In late August, c. 6 wk after inoculation, we collected a 1 cm × 1 cm sample of phloem from inside each lesion above the point of inoculation and a 3 cm × 1 cm sample from 4 cm to the left of the lesion boundary (Fig. 1c). Lesions were measured from their highest to lowest extents based on discoloration of the xylem just under the vascular cambium (Fig. 2). Thus, for each inoculated tree we collected two samples from outside the lesions and two samples from inside the lesions. At this time we also sampled the untreated trees (not inoculated) at the three respective heights to be comparable to samples taken from inoculated trees. Untreated trees were not sampled when the study was initiated because we assumed that the samples we took in mid-July from trees that we subsequently inoculated would be representative of carbohydrate and monoterpene content in trees at that time. However, by inoculating, we changed the way trees allocated carbohydrates relative to unmolested trees, so we needed untreated trees to serve as a baseline in late August. All samples were placed on dry ice in the field and frozen at −20°C until carbohydrate and monoterpene analysis. Mid-July and late-August sample periods corresponded to the time when mountain pine beetles attack and colonize new hosts as well as the time of rapid radial growth in the stem.

Figure 2.

A lesion that formed on a lodgepole pine (Pinus contorta var. latifolia) tree responding to inoculation with Grosmannia clavigera. To determine lesion length, lesions were measured from the highest point of discoloration on the sapwood down to the lowest point, as shown. Also shown are the location of the initial stem sample collected at the time of inoculation and the location of stem samples collected 6 wk later when lesion lengths were recorded. Bar, 1 cm.

In the laboratory, we removed the outer bark and xylem from our frozen stem samples using a box cutter and split each sample in half. What remained was primarily living phloem. Half was immediately returned to the freezer and remained frozen at −20°C until monoterpene analysis. The other half was oven dried at 100°C for 1 h to stop enzymatic conversion of starch to sugar, and then dried for another 3 d at 70°C. After drying, samples were ground using a Wiley Mini Mill fitted with a 40 mesh (0.4 mm) screen (Wiley, Thomas Scientific, Swedesboro, NJ, USA). After grinding, the two samples from each tree were pooled and used to determine total starch and water-soluble sugar concentrations in the phloem according to the protocol described by Chow & Landhäusser (2004). Briefly, water-soluble sugars were extracted from 50 mg of ground tissue in 80% hot ethanol and reacted with phenol-sulfuric acid before colorimetric measurement using a spectrophotometer (Pharmacia LKB Ultrospec III, Sparta, NJ, USA) at a wavelength of 490 nm. We enzymatically digested starches remaining in the residual pellet and combined the resultant glucose hydrolyzate with peroxidase-glucose oxidase/o-dianisidine (color reagent) before measuring glucose hydrolyzate (starch) concentrations at a wavelength of 525 nm.

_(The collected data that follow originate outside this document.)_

$ cat config.mk
export PLATFORM = sky130hd
export DESIGN_NAME = axi_mem_rd_req_gen
export DESIGN_NICKNAME = d
export VERILOG_FILES = /design/src/rtl/axi_mem_rd_req_gen.sv
export SDC_FILE = /design/constraint.sdc
export NUM_CORES = 1
export LEC_CHECK = 0
export BUFFER_PORTS_ARGS = -buffer_cell sky130_fd_sc_hd__buf_2
export CAP_MARGIN = 20
export CORE_MARGIN = 1.5
export CORE_UTILIZATION = 30
export CTS_BUF_LIST = sky130_fd_sc_hd__clkbuf_4 sky130_fd_sc_hd__clkbuf_8
export DETAILED_ROUTE_END_ITERATION = 12
export PLACE_DENSITY = 0.47
export SLEW_MARGIN = 10
export SYNTH_ARGS = -nofsm -noshare
export SYNTH_HDL_FRONTEND = slang
export SYNTH_SLANG_ARGS = --single-unit
$ cat constraint.sdc
create_clock -name clk -period 4.8 [get_ports clk]
set_input_delay 0.72 -clock clk [delete_from_list [all_inputs] [get_ports clk]]
set_output_delay 0.72 -clock clk [all_outputs]
set_load 0.05 [all_outputs]
$ cat src/rtl/axi_mem_rd_req_gen.sv
// AXI4 read channel to single-port SRAM bridge: turns an AR burst into word reads
// through a same-cycle arbiter grant and returns the data on R through a 2-deep skid FIFO.
module axi_mem_rd_req_gen #(
    parameter int AXI4_ADDRESS_WIDTH = 32,
    parameter int AXI4_RDATA_WIDTH   = 64,
    parameter int AXI4_ID_WIDTH      = 4,
    parameter int MEM_ADDR_WIDTH     = 13,
    parameter int AXI_NUMBYTES       = AXI4_RDATA_WIDTH / 8
) (
    input  logic                          clk,
    input  logic                          rst,
    input  logic                          ar_valid,
    output logic                          ar_ready,
    input  logic [AXI4_ADDRESS_WIDTH-1:0] ar_addr,
    input  logic [7:0]                    ar_len,
    input  logic [1:0]                    ar_burst,
    input  logic [AXI4_ID_WIDTH-1:0]      ar_id,
    output logic                          r_valid,
    input  logic                          r_ready,
    output logic [AXI4_RDATA_WIDTH-1:0]   r_data,
    output logic [AXI4_ID_WIDTH-1:0]      r_id,
    output logic [1:0]                    r_resp,
    output logic                          r_last,
    output logic                          mem_valid,
    input  logic                          mem_grant,
    output logic                          mem_cen,
    output logic [MEM_ADDR_WIDTH-1:0]     mem_addr,
    input  logic [AXI4_RDATA_WIDTH-1:0]   mem_rdata,
    output logic                          dbg_state
);

    localparam int OFS = $clog2(AXI_NUMBYTES);

    // Handshakes: a transfer happens on a rising edge where valid & ready are both 1;
    // valid never depends combinationally on ready, and the mem side uses mem_grant as ready.
    typedef enum logic {
        IDLE  = 1'b0,
        BURST = 1'b1
    } state_t;

    state_t                    state, state_next;
    logic [MEM_ADDR_WIDTH-1:0] addr_q, addr_next;
    logic [7:0]                beats_q, beats_next;
    logic                      fixed_q, fixed_next;
    logic [AXI4_ID_WIDTH-1:0]  id_q, id_next;

    logic                      inflight_q;
    logic [AXI4_ID_WIDTH-1:0]  inflight_id_q;
    logic                      inflight_last_q;

    logic [AXI4_RDATA_WIDTH-1:0] fifo_data [2];
    logic [AXI4_ID_WIDTH-1:0]    fifo_id   [2];
    logic                        fifo_last [2];
    logic                        wr_ptr, rd_ptr;
    logic [1:0]                  count;
    logic [1:0]                  occupancy;

    logic grant, push, pop;
    logic addr_unused;

    // Only the word-address slice of ar_addr is used.
    assign addr_unused = ^ar_addr;

    // Never request more than the FIFO can absorb, counting the read already in flight.
    assign occupancy = count + {1'b0, inflight_q};
    assign mem_valid = (state == BURST) && (occupancy < 2'd2);
    assign mem_cen   = ~mem_valid;
    assign mem_addr  = addr_q;
    assign grant     = mem_valid & mem_grant;

    assign push    = inflight_q;
    assign r_valid = (count != 2'd0);
    assign pop     = r_valid & r_ready;
    assign r_data  = fifo_data[rd_ptr];
    assign r_id    = fifo_id[rd_ptr];
    assign r_last  = r_valid & fifo_last[rd_ptr];
    assign r_resp  = 2'b00;

    assign dbg_state = (state == BURST);

    always_comb begin
        state_next = state;
        addr_next  = addr_q;
        beats_next = beats_q;
        fixed_next = fixed_q;
        id_next    = id_q;
        ar_ready   = 1'b0;
        case (state)
            IDLE: begin
                ar_ready = 1'b1;
                if (ar_valid) begin
                    state_next = BURST;
                    addr_next  = ar_addr[OFS+MEM_ADDR_WIDTH-1:OFS];
                    beats_next = ar_len;
                    fixed_next = (ar_burst == 2'b00);
                    id_next    = ar_id;
                end
            end
            BURST: begin
                if (grant) begin
                    if (!fixed_q) begin
                        addr_next = addr_q + MEM_ADDR_WIDTH'(1);
                    end
                    if (beats_q == 8'd0) begin
                        state_next = IDLE;
                    end else begin
                        beats_next = beats_q - 8'd1;
                    end
                end
            end
            default: state_next = IDLE;
        endcase
    end

    always_ff @(posedge clk) begin
        if (rst) begin
            state           <= IDLE;
            addr_q          <= '0;
            beats_q         <= '0;
            fixed_q         <= 1'b0;
            id_q            <= '0;
            inflight_q      <= 1'b0;
            inflight_id_q   <= '0;
            inflight_last_q <= 1'b0;
            wr_ptr          <= 1'b0;
            rd_ptr          <= 1'b0;
            count           <= 2'd0;
        end else begin
            state   <= state_next;
            addr_q  <= addr_next;
            beats_q <= beats_next;
            fixed_q <= fixed_next;
            id_q    <= id_next;
            // ID and last travel with the read so a new AR cannot retag queued beats.
            inflight_q      <= grant;
            inflight_id_q   <= id_q;
            inflight_last_q <= (beats_q == 8'd0);
            if (push) begin
                wr_ptr <= ~wr_ptr;
            end
            if (pop) begin
                rd_ptr <= ~rd_ptr;
            end
            case ({push, pop})
                2'b10:   count <= count + 2'd1;
                2'b01:   count <= count - 2'd1;
                default: count <= count;
            endcase
        end
    end

    always_ff @(posedge clk) begin
        if (push) begin
            fifo_data[wr_ptr] <= mem_rdata;
            fifo_id[wr_ptr]   <= inflight_id_q;
            fifo_last[wr_ptr] <= inflight_last_q;
        end
    end

endmodule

For the monoterpene analyses, the remaining half of each frozen phloem sample was ground in liquid nitrogen, and 100 mg of the tissue was transferred to a 1.5 ml micro-centrifuge tube. Samples were extracted with 0.5 ml dichloromethane and 0.01% tridecane as a surrogate standard. After adding the solvent, the samples were vortexed for 30 s, sonicated for 10 min, centrifuged at 11 600 g for 15 min, and placed in a freezer overnight to freeze the pellet. The following morning, we transferred the extract to GC vials and repeated the extraction on the pellet before discarding it. One microliter of extract was injected from the GC vials into an Agilent 7890A/5062C Gas Chromatograph/Mass Spectrometer (Agilent Technologies, Santa Clara, CA, USA) equipped with an HP Innowax (Agilent Technologies) column (ID, 0.25 mm; length, 30 m). The helium carrier gas flow was set at 1.0 ml min−1 and the following temperature program was applied: the temperature was set to 50°C for two min, increased to 60°C by 1°C min−1 and then elevated to 250°C by 20°C min−1. We used the following standards for quantification: borneol, pulegone, α-terpinene, γ-terpinene, α-terpineol (Sigma-Aldrich), camphor, 3-carene, α-humulene, terpinolene, α-thujone and ß-thujone, (−)-α-pinene, (−)-β-pinene, (S)-(−)-limonene, sabinene hydrate, myrcene, (−)-camphene, p-cymene (Fluka, Sigma-Aldrich), bornyl acetate, cis-ocimene, α-phellandrene (SAFC Supply Solutions, St Louis, MO, USA), β-phellandrene (Glidco Inc., Jacksonville, FL, USA). Agilent software (MSD ChemStation, Agilent Technologies, Santa Clara, CA, USA) allowed us to determine the concentrations of each chemical by integrating the area under each peak measured by the GC.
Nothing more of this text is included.